Last November, US voters didn’t just choose their next president. In several states, they also voted on legalising marijuana. Four - California, Massachusetts, Nevada and Maine - gave the drug the green light for recreational use, following the examples of Colorado, Washington, Oregon and Alaska. Further afield, Uruguay has already legalised recreational use, while Canada has announced plans to do so in the coming months.
The Lisbon-based European Monitoring Centre for Drugs and Drug Addiction (EMCDDA) is carefully monitoring the liberalising trend which could in time have a major impact on the European market, and national drug policies.
The centre’s director, Alexis Goosdeel, explains, "A topic of growing importance and interest for decision makers in Europe is what is taking place outside Europe where cannabis drugs policy is concerned. The first challenge for Europeans is to understand exactly what is happening, because a lot of biased information is circulating. Our role is to provide objective, neutral and independent information."

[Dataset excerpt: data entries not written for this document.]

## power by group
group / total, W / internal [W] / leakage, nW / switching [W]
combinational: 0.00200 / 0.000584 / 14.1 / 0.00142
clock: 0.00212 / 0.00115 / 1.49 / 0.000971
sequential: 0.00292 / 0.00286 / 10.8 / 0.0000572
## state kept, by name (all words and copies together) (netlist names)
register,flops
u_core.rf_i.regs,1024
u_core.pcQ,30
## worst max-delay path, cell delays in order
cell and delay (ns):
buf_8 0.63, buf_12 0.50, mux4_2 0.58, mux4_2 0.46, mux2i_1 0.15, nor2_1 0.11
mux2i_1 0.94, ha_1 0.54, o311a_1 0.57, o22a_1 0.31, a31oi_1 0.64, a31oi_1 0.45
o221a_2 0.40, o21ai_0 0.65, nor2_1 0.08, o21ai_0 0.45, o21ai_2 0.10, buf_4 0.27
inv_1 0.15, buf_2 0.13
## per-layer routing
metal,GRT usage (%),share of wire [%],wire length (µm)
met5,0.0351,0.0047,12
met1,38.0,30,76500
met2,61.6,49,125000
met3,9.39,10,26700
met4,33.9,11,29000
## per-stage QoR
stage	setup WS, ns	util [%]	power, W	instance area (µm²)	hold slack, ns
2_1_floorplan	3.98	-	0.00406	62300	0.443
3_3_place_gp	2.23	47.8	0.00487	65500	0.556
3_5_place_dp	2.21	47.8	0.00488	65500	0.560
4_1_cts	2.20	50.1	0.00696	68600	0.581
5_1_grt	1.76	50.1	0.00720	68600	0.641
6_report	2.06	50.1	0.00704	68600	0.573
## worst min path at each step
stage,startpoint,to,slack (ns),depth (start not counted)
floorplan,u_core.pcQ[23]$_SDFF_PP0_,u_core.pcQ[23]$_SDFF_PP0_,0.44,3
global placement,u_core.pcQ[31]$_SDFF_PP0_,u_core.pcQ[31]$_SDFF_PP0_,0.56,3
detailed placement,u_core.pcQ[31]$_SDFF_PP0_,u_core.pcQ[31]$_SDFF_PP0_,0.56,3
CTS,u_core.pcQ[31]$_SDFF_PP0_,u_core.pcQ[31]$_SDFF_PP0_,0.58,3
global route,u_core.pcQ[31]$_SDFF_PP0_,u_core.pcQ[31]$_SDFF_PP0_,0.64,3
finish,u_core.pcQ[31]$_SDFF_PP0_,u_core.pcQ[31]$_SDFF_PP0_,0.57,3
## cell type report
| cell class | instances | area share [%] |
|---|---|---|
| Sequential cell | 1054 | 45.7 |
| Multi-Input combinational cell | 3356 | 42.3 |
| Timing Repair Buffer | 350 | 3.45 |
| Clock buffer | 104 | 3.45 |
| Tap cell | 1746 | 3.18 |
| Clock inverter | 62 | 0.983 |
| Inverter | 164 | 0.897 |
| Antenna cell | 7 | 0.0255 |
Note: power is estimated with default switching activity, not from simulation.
**src/design/md5_pkg.sv**
```systemverilog
package md5_pkg;

    localparam int NUM_ENGINES = 4;
    localparam int BLOCK_W     = 512;
    localparam int DIGEST_W    = 128;
    localparam int WORD_W      = 32;
    localparam int NUM_ROUNDS  = 64;
    localparam int ROUND_W     = $clog2(NUM_ROUNDS);
    localparam int HIT_CNT_W   = 8;
    localparam int REG_ADDR_W  = 4;

    localparam logic [REG_ADDR_W-1:0] REG_TARGET0 = 4'd0;
    localparam logic [REG_ADDR_W-1:0] REG_TARGET1 = 4'd1;
    localparam logic [REG_ADDR_W-1:0] REG_TARGET2 = 4'd2;
    localparam logic [REG_ADDR_W-1:0] REG_TARGET3 = 4'd3;
    localparam logic [REG_ADDR_W-1:0] REG_MASK0   = 4'd4;
    localparam logic [REG_ADDR_W-1:0] REG_MASK1   = 4'd5;
    localparam logic [REG_ADDR_W-1:0] REG_MASK2   = 4'd6;
    localparam logic [REG_ADDR_W-1:0] REG_MASK3   = 4'd7;
    localparam logic [REG_ADDR_W-1:0] REG_CTRL    = 4'd8;

    // Chaining values of the single block
    localparam logic [WORD_W-1:0] MD5_INIT_A = 32'h67452301;
    localparam logic [WORD_W-1:0] MD5_INIT_B = 32'hefcdab89;
    localparam logic [WORD_W-1:0] MD5_INIT_C = 32'h98badcfe;
    localparam logic [WORD_W-1:0] MD5_INIT_D = 32'h10325476;

    localparam logic [WORD_W-1:0] MD5_K_TABLE [NUM_ROUNDS] = '{
        32'hd76aa478, 32'he8c7b756, 32'h242070db, 32'hc1bdceee,
        32'hf57c0faf, 32'h4787c62a, 32'ha8304613, 32'hfd469501,
        32'h698098d8, 32'h8b44f7af, 32'hffff5bb1, 32'h895cd7be,
        32'h6b901122, 32'hfd987193, 32'ha679438e, 32'h49b40821,
        32'hf61e2562, 32'hc040b340, 32'h265e5a51, 32'he9b6c7aa,
        32'hd62f105d, 32'h02441453, 32'hd8a1e681, 32'he7d3fbc8,
        32'h21e1cde6, 32'hc33707d6, 32'hf4d50d87, 32'h455a14ed,
        32'ha9e3e905, 32'hfcefa3f8, 32'h676f02d9, 32'h8d2a4c8a,
        32'hfffa3942, 32'h8771f681, 32'h6d9d6122, 32'hfde5380c,
        32'ha4beea44, 32'h4bdecfa9, 32'hf6bb4b60, 32'hbebfbc70,
        32'h289b7ec6, 32'heaa127fa, 32'hd4ef3085, 32'h04881d05,
        32'hd9d4d039, 32'he6db99e5, 32'h1fa27cf8, 32'hc4ac5665,
        32'hf4292244, 32'h432aff97, 32'hab9423a7, 32'hfc93a039,
        32'h655b59c3, 32'h8f0ccc92, 32'hffeff47d, 32'h85845dd1,
        32'h6fa87e4f, 32'hfe2ce6e0, 32'ha3014314, 32'h4e0811a1,
        32'hf7537e82, 32'hbd3af235, 32'h2ad7d2bb, 32'heb86d391
    };

    // Four shift amounts per round group, repeating
    localparam logic [4:0] MD5_S_TABLE [16] = '{
        7, 12, 17, 22, 5, 9, 14, 20, 4, 11, 16, 23, 6, 10, 15, 21
    };

    typedef union packed {
        logic [BLOCK_W/WORD_W-1:0][WORD_W-1:0] words;
        struct packed {
            logic [BLOCK_W-WORD_W-1:0] payload;
            logic [WORD_W-1:0]         nonce;
        } fields;
    } md5_block_u;

    function automatic logic [WORD_W-1:0] md5_k(input logic [ROUND_W-1:0] idx);
        return MD5_K_TABLE[idx];
    endfunction

    function automatic logic [4:0] md5_s(input logic [ROUND_W-1:0] idx);
        return MD5_S_TABLE[{idx[5:4], idx[1:0]}];
    endfunction

endpackage

```
**src/design/md5_cfg_if.sv**
```systemverilog
interface md5_cfg_if import md5_pkg::*; ();

    logic [DIGEST_W-1:0] target;
    logic [DIGEST_W-1:0] mask;
    logic                enable;
    // Single-cycle pulse
    logic                clear;

    modport cfg (
        output target,
        output mask,
        output enable,
        output clear
    );

    modport user (
        input target,
        input mask,
        input enable,
        input clear
    );

endinterface

```
**src/design/md5_cfg_regs.sv**
```systemverilog
module md5_cfg_regs import md5_pkg::*; (
    input  logic                  clk,
    input  logic                  rst_n,
    input  logic                  reg_wr,
    input  logic [REG_ADDR_W-1:0] reg_addr,
    input  logic [WORD_W-1:0]     reg_wdata,
    md5_cfg_if.cfg                cfg
);

    logic [DIGEST_W/WORD_W-1:0][WORD_W-1:0] target_q;
    logic [DIGEST_W/WORD_W-1:0][WORD_W-1:0] mask_q;
    logic                                   enable_q;
    logic                                   clear_q;

    always_ff @(posedge clk or negedge rst_n) begin
        if (!rst_n) begin
            target_q <= '0;
            mask_q   <= '0;
            enable_q <= 1'b0;
            clear_q  <= 1'b0;
        end else begin
            clear_q <= 1'b0;
            if (reg_wr) begin
                case (reg_addr)
                    REG_TARGET0, REG_TARGET1, REG_TARGET2, REG_TARGET3: begin
                        target_q[reg_addr[1:0]] <= reg_wdata;
                    end
                    REG_MASK0, REG_MASK1, REG_MASK2, REG_MASK3: begin
                        mask_q[reg_addr[1:0]] <= reg_wdata;
                    end
                    REG_CTRL: begin
                        enable_q <= reg_wdata[0];
                        clear_q  <= reg_wdata[1];
                    end
                    default: begin
                    end
                endcase
            end
        end
    end

    assign cfg.target = target_q;
    assign cfg.mask   = mask_q;
    assign cfg.enable = enable_q;
    assign cfg.clear  = clear_q;

    // Host must drive a real address with every write strobe
    a_addr_known: assert property (@(posedge clk) disable iff (!rst_n)
        reg_wr |-> !$isunknown(reg_addr));

endmodule

```
**src/flat_wrapper.sv**
```systemverilog
// flat-port wrapper written by rule: the top's interface ports become plain ports
module md5_cfg_regs_flat import md5_pkg::*;
  (clk, rst_n, reg_wr, reg_addr, reg_wdata, cfg_target, cfg_mask, cfg_enable, cfg_clear);
  md5_cfg_if cfg_i ();
  input  logic clk;
  input  logic rst_n;
  input  logic reg_wr;
  input  logic [REG_ADDR_W-1:0] reg_addr;
  input  logic [WORD_W-1:0] reg_wdata;
  output wire logic [$bits(cfg_i.target)-1:0] cfg_target;
  output wire logic [$bits(cfg_i.mask)-1:0] cfg_mask;
  output wire logic [$bits(cfg_i.enable)-1:0] cfg_enable;
  output wire logic [$bits(cfg_i.clear)-1:0] cfg_clear;
  assign cfg_target = cfg_i.target;
  assign cfg_mask = cfg_i.mask;
  assign cfg_enable = cfg_i.enable;
  assign cfg_clear = cfg_i.clear;
  md5_cfg_regs u_core (.clk(clk), .rst_n(rst_n), .reg_wr(reg_wr), .reg_addr(reg_addr), .reg_wdata(reg_wdata), .cfg(cfg_i));
endmodule
```
==> src/design/md5_pkg.sv <==
package md5_pkg;

    localparam int NUM_ENGINES = 4;
    localparam int BLOCK_W     = 512;
    localparam int DIGEST_W    = 128;
    localparam int WORD_W      = 32;
    localparam int NUM_ROUNDS  = 64;
    localparam int ROUND_W     = $clog2(NUM_ROUNDS);
    localparam int HIT_CNT_W   = 8;
    localparam int REG_ADDR_W  = 4;

    localparam logic [REG_ADDR_W-1:0] REG_TARGET0 = 4'd0;
    localparam logic [REG_ADDR_W-1:0] REG_TARGET1 = 4'd1;
    localparam logic [REG_ADDR_W-1:0] REG_TARGET2 = 4'd2;
    localparam logic [REG_ADDR_W-1:0] REG_TARGET3 = 4'd3;
    localparam logic [REG_ADDR_W-1:0] REG_MASK0   = 4'd4;
    localparam logic [REG_ADDR_W-1:0] REG_MASK1   = 4'd5;
    localparam logic [REG_ADDR_W-1:0] REG_MASK2   = 4'd6;
    localparam logic [REG_ADDR_W-1:0] REG_MASK3   = 4'd7;
    localparam logic [REG_ADDR_W-1:0] REG_CTRL    = 4'd8;

    // Chaining values of the single block
    localparam logic [WORD_W-1:0] MD5_INIT_A = 32'h67452301;
    localparam logic [WORD_W-1:0] MD5_INIT_B = 32'hefcdab89;
    localparam logic [WORD_W-1:0] MD5_INIT_C = 32'h98badcfe;
    localparam logic [WORD_W-1:0] MD5_INIT_D = 32'h10325476;

    localparam logic [WORD_W-1:0] MD5_K_TABLE [NUM_ROUNDS] = '{
        32'hd76aa478, 32'he8c7b756, 32'h242070db, 32'hc1bdceee,
        32'hf57c0faf, 32'h4787c62a, 32'ha8304613, 32'hfd469501,
        32'h698098d8, 32'h8b44f7af, 32'hffff5bb1, 32'h895cd7be,
        32'h6b901122, 32'hfd987193, 32'ha679438e, 32'h49b40821,
        32'hf61e2562, 32'hc040b340, 32'h265e5a51, 32'he9b6c7aa,
        32'hd62f105d, 32'h02441453, 32'hd8a1e681, 32'he7d3fbc8,
        32'h21e1cde6, 32'hc33707d6, 32'hf4d50d87, 32'h455a14ed,
        32'ha9e3e905, 32'hfcefa3f8, 32'h676f02d9, 32'h8d2a4c8a,
        32'hfffa3942, 32'h8771f681, 32'h6d9d6122, 32'hfde5380c,
        32'ha4beea44, 32'h4bdecfa9, 32'hf6bb4b60, 32'hbebfbc70,
        32'h289b7ec6, 32'heaa127fa, 32'hd4ef3085, 32'h04881d05,
        32'hd9d4d039, 32'he6db99e5, 32'h1fa27cf8, 32'hc4ac5665,
        32'hf4292244, 32'h432aff97, 32'hab9423a7, 32'hfc93a039,
        32'h655b59c3, 32'h8f0ccc92, 32'hffeff47d, 32'h85845dd1,
        32'h6fa87e4f, 32'hfe2ce6e0, 32'ha3014314, 32'h4e0811a1,
        32'hf7537e82, 32'hbd3af235, 32'h2ad7d2bb, 32'heb86d391
    };

    // Four shift amounts per round group, repeating
    localparam logic [4:0] MD5_S_TABLE [16] = '{
        7, 12, 17, 22, 5, 9, 14, 20, 4, 11, 16, 23, 6, 10, 15, 21
    };

    typedef union packed {
        logic [BLOCK_W/WORD_W-1:0][WORD_W-1:0] words;
        struct packed {
            logic [BLOCK_W-WORD_W-1:0] payload;
            logic [WORD_W-1:0]         nonce;
        } fields;
    } md5_block_u;

    function automatic logic [WORD_W-1:0] md5_k(input logic [ROUND_W-1:0] idx);
        return MD5_K_TABLE[idx];
    endfunction

    function automatic logic [4:0] md5_s(input logic [ROUND_W-1:0] idx);
        return MD5_S_TABLE[{idx[5:4], idx[1:0]}];
    endfunction

endpackage

==> src/design/md5_cfg_if.sv <==
interface md5_cfg_if import md5_pkg::*; ();

    logic [DIGEST_W-1:0] target;
    logic [DIGEST_W-1:0] mask;
    logic                enable;
    // Single-cycle pulse
    logic                clear;

    modport cfg (
        output target,
        output mask,
        output enable,
        output clear
    );

    modport user (
        input target,
        input mask,
        input enable,
        input clear
    );

endinterface

==> src/design/hit_reporter.sv <==
module hit_reporter import md5_pkg::*; (
    input  logic                 clk,
    input  logic                 rst_n,
    md5_cfg_if.user              cfg,
    input  logic                 hit_valid,
    input  logic [WORD_W-1:0]    hit_nonce,
    output logic                 found,
    output logic [WORD_W-1:0]    found_nonce,
    output logic [HIT_CNT_W-1:0] hit_count
);

    always_ff @(posedge clk or negedge rst_n) begin
        if (!rst_n) begin
            found       <= 1'b0;
            found_nonce <= '0;
            hit_count   <= '0;
        end else if (cfg.clear) begin
            found       <= 1'b0;
            found_nonce <= '0;
            hit_count   <= '0;
        end else if (hit_valid) begin
            // Only the first hit is kept
            if (!found) begin
                found       <= 1'b1;
                found_nonce <= hit_nonce;
            end
            if (hit_count != '1) begin
                hit_count <= hit_count + 1'b1;
            end
        end
    end

endmodule

==> src/flat_wrapper.sv <==
// flat-port wrapper written by rule: the top's interface ports become plain ports
module hit_reporter_flat import md5_pkg::*;
  (clk, rst_n, hit_valid, hit_nonce, found, found_nonce, hit_count, cfg_target, cfg_mask, cfg_enable, cfg_clear);
  md5_cfg_if cfg_i ();
  input  logic clk;
  input  logic rst_n;
  input  logic hit_valid;
  input  logic [WORD_W-1:0] hit_nonce;
  output logic found;
  output logic [WORD_W-1:0] found_nonce;
  output logic [HIT_CNT_W-1:0] hit_count;
  input wire logic [$bits(cfg_i.target)-1:0] cfg_target;
  input wire logic [$bits(cfg_i.mask)-1:0] cfg_mask;
  input wire logic [$bits(cfg_i.enable)-1:0] cfg_enable;
  input wire logic [$bits(cfg_i.clear)-1:0] cfg_clear;
  assign cfg_i.target = cfg_target;
  assign cfg_i.mask = cfg_mask;
  assign cfg_i.enable = cfg_enable;
  assign cfg_i.clear = cfg_clear;
  hit_reporter u_core (.clk(clk), .rst_n(rst_n), .cfg(cfg_i), .hit_valid(hit_valid), .hit_nonce(hit_nonce), .found(found), .found_nonce(found_nonce), .hit_count(hit_count));
endmodule
`config.mk`:
```
export PLATFORM = sky130hd
export DESIGN_NAME = coef_fifo
export DESIGN_NICKNAME = d
export VERILOG_FILES = /design/src/rtl/gat_pkg.sv /design/src/rtl/coef_fifo.sv
export VERILOG_INCLUDE_DIRS = /design/src /design/src/include
export SDC_FILE = /design/constraint.sdc
export NUM_CORES = 1
export LEC_CHECK = 0
export BUFFER_PORTS_ARGS = -buffer_cell sky130_fd_sc_hd__buf_2
export CELL_PAD_IN_SITES_DETAIL_PLACEMENT = 1
export CELL_PAD_IN_SITES_GLOBAL_PLACEMENT = 2
export CORE_MARGIN = 8
export CORE_UTILIZATION = 41
export DETAILED_ROUTE_END_ITERATION = 10
export PLACE_DENSITY_LB_ADDON = 0.1
export SKIP_CTS_REPAIR_TIMING = 1
export SLEW_MARGIN = 40
export SYNTH_ARGS = -nofsm -noshare
export SYNTH_HDL_FRONTEND = slang
export SYNTH_SLANG_ARGS = --single-unit
export TNS_END_PERCENT = 1
```
`constraint.sdc`:
```
create_clock -name clk -period 1.7 [get_ports clk]
set_input_delay 0.17 -clock clk [delete_from_list [all_inputs] [get_ports clk]]
set_output_delay 0.17 -clock clk [all_outputs]
set_load 0.005 [all_outputs]
```
`src/include/gat_defines.svh`:
```
`ifndef GAT_DEFINES_SVH
`define GAT_DEFINES_SVH

// Layer dimensions
`define GAT_F_IN          8
`define GAT_F_OUT         4
`define GAT_MAX_NODES     4

// Datapath widths
`define GAT_DATA_W        8
`define GAT_COL_W         3
`define GAT_WH_W          20
`define GAT_SCORE_W       32
`define GAT_FEAT_W        32
`define GAT_SG_W          8

// Coefficient quantization
`define GAT_COEF_SHIFT    10
`define GAT_LRELU_SHIFT   3

// W matrix followed by a_hi and a_lo
`define GAT_WEIGHT_DEPTH  (`GAT_F_IN * `GAT_F_OUT + 2 * `GAT_F_OUT)
`define GAT_H_ADDR_W      12
`define GAT_NODE_ADDR_W   10
`define GAT_COEF_DEPTH    8

`endif

```
`src/rtl/gat_pkg.sv`:
```
`include "gat_defines.svh"

package gat_pkg;

  typedef logic signed [`GAT_DATA_W-1:0]       data_t;
  typedef logic signed [`GAT_WH_W-1:0]         wh_elem_t;
  typedef logic signed [`GAT_FEAT_W-1:0]       feat_t;
  typedef logic [$clog2(`GAT_MAX_NODES)-1:0]   slot_t;
  typedef logic [$clog2(`GAT_MAX_NODES+1)-1:0] node_cnt_t;

  typedef struct packed {
    data_t                 value;
    logic [`GAT_COL_W-1:0] col;
  } h_entry_t;

  typedef struct packed {
    logic [$clog2(`GAT_F_IN+1)-1:0] row_len;
    node_cnt_t                      node_cnt;
    logic                           last;
  } node_info_t;

  typedef data_t [`GAT_F_OUT-1:0][`GAT_F_IN-1:0] weight_mat_t;

  typedef struct packed {
    data_t [`GAT_F_OUT-1:0] a_hi;
    data_t [`GAT_F_OUT-1:0] a_lo;
  } attn_vec_t;

  typedef wh_elem_t [`GAT_F_OUT-1:0] wh_row_t;

  typedef struct packed {
    logic    valid;
    logic    bank;
    slot_t   slot;
    wh_row_t data;
  } wh_req_t;

  typedef logic signed [`GAT_DATA_W-1:0] coef_t;
  typedef feat_t [`GAT_F_OUT-1:0] feat_vec_t;

  typedef enum logic [1:0] {WH_IDLE, WH_INFO, WH_FETCH, WH_WRITE} wh_state_e;
  typedef enum logic [1:0] {AG_IDLE, AG_READ, AG_ACCUM, AG_EMIT} aggr_state_e;

endpackage

```
`src/rtl/coef_fifo.sv`:
```
`timescale 1ns/100ps
`include "gat_defines.svh"

module coef_fifo import gat_pkg::*; (
  input  logic  clk,
  input  logic  rst_n,
  input  logic  wr_i,
  input  coef_t din_i,
  input  logic  rd_i,
  output coef_t dout_o,
  output logic  empty_o,
  output logic  full_o
);

  localparam int DEPTH = `GAT_COEF_DEPTH;
  localparam int PW    = $clog2(DEPTH);

  coef_t         mem [DEPTH];
  logic [PW-1:0] wr_ptr;
  logic [PW-1:0] rd_ptr;
  logic [PW:0]   count;

  assign empty_o = (count == '0);
  assign full_o  = (count == (PW+1)'(DEPTH));
  assign dout_o  = mem[rd_ptr];

  always_ff @(posedge clk or negedge rst_n) begin
    if (!rst_n) begin
      wr_ptr <= '0;
      rd_ptr <= '0;
      count  <= '0;
    end else begin
      if (wr_i) begin
        wr_ptr <= wr_ptr + 1'b1;
      end
      if (rd_i) begin
        rd_ptr <= rd_ptr + 1'b1;
      end
      case ({wr_i, rd_i})
        2'b10:   count <= count + 1'b1;
        2'b01:   count <= count - 1'b1;
        default: count <= count;
      endcase
    end
  end

  always_ff @(posedge clk) begin
    if (wr_i) begin
      mem[wr_ptr] <= din_i;
    end
  end

  a_no_overflow : assert property (@(posedge clk) disable iff (!rst_n) wr_i |-> !full_o);
  a_no_underflow : assert property (@(posedge clk) disable iff (!rst_n) rd_i |-> !empty_o);

endmodule

```
; Yosys cells after proc, flatten, opt, wreduce, memory -nomap -nowiden
; Memories as Yosys holds them, arrays and structs flattened.
; Cells that the tools add are included.
[word_totals]
ff_bits = 10
memories = 1
out_inout_bits = 10
word_cells = 16
input_bits = 12
ramBits = 64
[mem_list]
columns = name, depth, word_bits, rd, rd_ports_with_merged_regs, write_ports, line
row1 = mem, 8, 8, 1, 0, 1, coef_fifo.sv:18  ; coef_t mem [DEPTH];
[classes]
mux = 3
reduce_logical = 2
n_eq_ne = 3
n_addsub = 4
[ops]
columns = cell, count
row1 = $pmux 4 s2, 1
row2 = $add 3x1->3 const B, 2
row3 = $add 4x1->4 const B, 1
row4 = $eq 4x4->1 const B, 1
row5 = $logic_not 4->1, 1
row6 = $sub 4x1->4 const B, 1
row7 = $eq 2x1->1 const B, 1
row8 = $eq 2x2->1 const B, 1
row9 = $mux 1, 2
row10 = $reduce_bool 2->1, 1

; Logic depth before layout (Yosys ltp)
[depth]
depth_word = 2
ltp_mapped = 8
depth_no_buf = 8

; Least setup slack after synthesis
; OpenSTA, ideal clock, no wires.
[synth_path]
kind = register to output
startpoint = reg rd_ptr[0]
endpoint = out dout_o[1]
setup_slack_ns = 0.111
t_required_ns = 1.530
stages_incl_launch_ff = 5
arrival_ns = 1.419
n_path_buf = 2
path_cell_list = dfrtp_1 buf_6 buf_12 mux4_1 mux2_2
[synth_between]
elab_chain_len = 1
[synth_rtl]
columns = item, line
row1 = start: declaration, coef_fifo.sv:20  ; logic [PW-1:0] rd_ptr;
row2 = start signal: assignment, coef_fifo.sv:37  ; rd_ptr <= rd_ptr + 1'b1;
row3 = $mem_v2 8x8, n/a
row4 = end: declaration, coef_fifo.sv:10  ; output coef_t dout_o,
; No other way between the ends.

; Final worst setup path
[layout_path]
startpoint = reg rd_ptr[0]
endpoint = out dout_o[0]
; The elaborated chain is that of the path after synthesis.
File: config.mk
export PLATFORM = sky130hd
export DESIGN_NAME = wh_mem_arbiter
export DESIGN_NICKNAME = d
export VERILOG_FILES = /design/src/rtl/gat_pkg.sv /design/src/rtl/wh_mem_arbiter.sv
export VERILOG_INCLUDE_DIRS = /design/src /design/src/include
export SDC_FILE = /design/constraint.sdc
export NUM_CORES = 1
export LEC_CHECK = 0
export ABC_AREA = 1
export BUFFER_PORTS_ARGS = -buffer_cell sky130_fd_sc_hd__buf_2
export CAP_MARGIN = 15
export CORE_MARGIN = 1.5
export CORE_UTILIZATION = 35
export CTS_CLUSTER_DIAMETER = 150
export DETAILED_ROUTE_END_ITERATION = 12
export PLACE_DENSITY = 0.54
export SYNTH_ARGS = -nofsm -noshare
export SYNTH_HDL_FRONTEND = slang
export SYNTH_SLANG_ARGS = --single-unit
File: constraint.sdc
create_clock -name clk -period 3.95 [get_ports clk]
set_input_delay 0.1975 -clock clk [delete_from_list [all_inputs] [get_ports clk]]
set_output_delay 0.1975 -clock clk [all_outputs]
set_load 0.05 [all_outputs]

The agency began providing that factual data to key policymakers last year through a news alert system, with a link to its website, within three weeks of any significant cannabis policy developments occurring outside Europe. The service already has clients in the EU institutions, national drug observatories and the agency’s own management board and scientific committee. Plans are afoot to extend its reach to others, such as the Committee of the Regions and national decision makers.
The news alerts are an example of how Goosdeel, who took up the five-year post as director of the Lisbon agency in January 2016, is looking to reshape its traditional role as an information provider of regular reports and a website into a more proactive service provider.
Traditional activities continue to improve policymakers’ understanding of the drugs market, but new techniques are added. As well as more established sources, data are now collected from urban wastewater and hospital accident and emergency departments. As Goosdeel explains, "They give you two complementary views of a situation that is becoming more and more interesting and needed."
In addition, impetus is being given to recalibrating the agency’s activities. Last December, its management board adopted a new strategy driving its work up to 2025 and a roadmap identifying some top-level milestones for the next five years. The overall aim is to contribute to a healthier and more secure Europe, building on the agency’s four core values: scientific excellence, integrity and impartiality, customer focus and service orientation, and efficiency and sustainability.
Portuguese Socialist MEP Ana Gomes, who led a European Parliament delegation to the agency last summer, emphasises the important role the agency plays now and can play in the future. "It makes a major contribution to our understanding of the way the drugs business works through factors such as supply and demand, the routes and measures used and the changing nature of the illegal substances," she says.
As a member of Parliament’s civil liberties, justice and home affairs (LIBE) committee, which has general oversight of the agency, she points to the clear connections between crime and drugs, emphasising that the high standard of data the agency produces should be used as widely as possible.
"This is a crucial agency for the EU and I wish we made better use of the work it does. I feel other stakeholders do not understand the tremendous input it can make. There should be better interaction with health professionals, law enforcement bodies and policy makers so they use the data it collects," says Gomes.
2017 presents an opportunity for that wider cooperation. In January, the drugs agency took over the chairmanship of the network of nine EU justice and home affairs agencies, such as Europol, Eurojust and Frontex. The network’s common theme this year is the expanding influence of the internet in this area - a development the Lisbon agency was one of the first to identify with publication of its report on the online drug market in early 2016.
That partnership, according to Goosdeel, makes it possible to bring together information collected from different perspectives and competences to create "a more concrete, pragmatic and comprehensive picture of what the challenges are".
While acknowledging the overall importance of the European Parliament, with its budgetary, policy making and oversight responsibilities, in the agency’s work and the specific "excellent cooperation" that exists with the LIBE committee, Goosdeel sees scope for a similar widening of contacts, particularly on public health issues, with the assembly’s environment committee.
As the drug phenomenon continues to throw up new challenges, Goosdeel repeats the message he delivered at the United Nations special session on drugs last year. "We Europeans must learn lessons from what we have done in the past 30 years so we can react better and faster to future challenges. When the next wave comes with its specific risks and danger to health and security, we must not again lose five or ten years before finally agreeing what to do."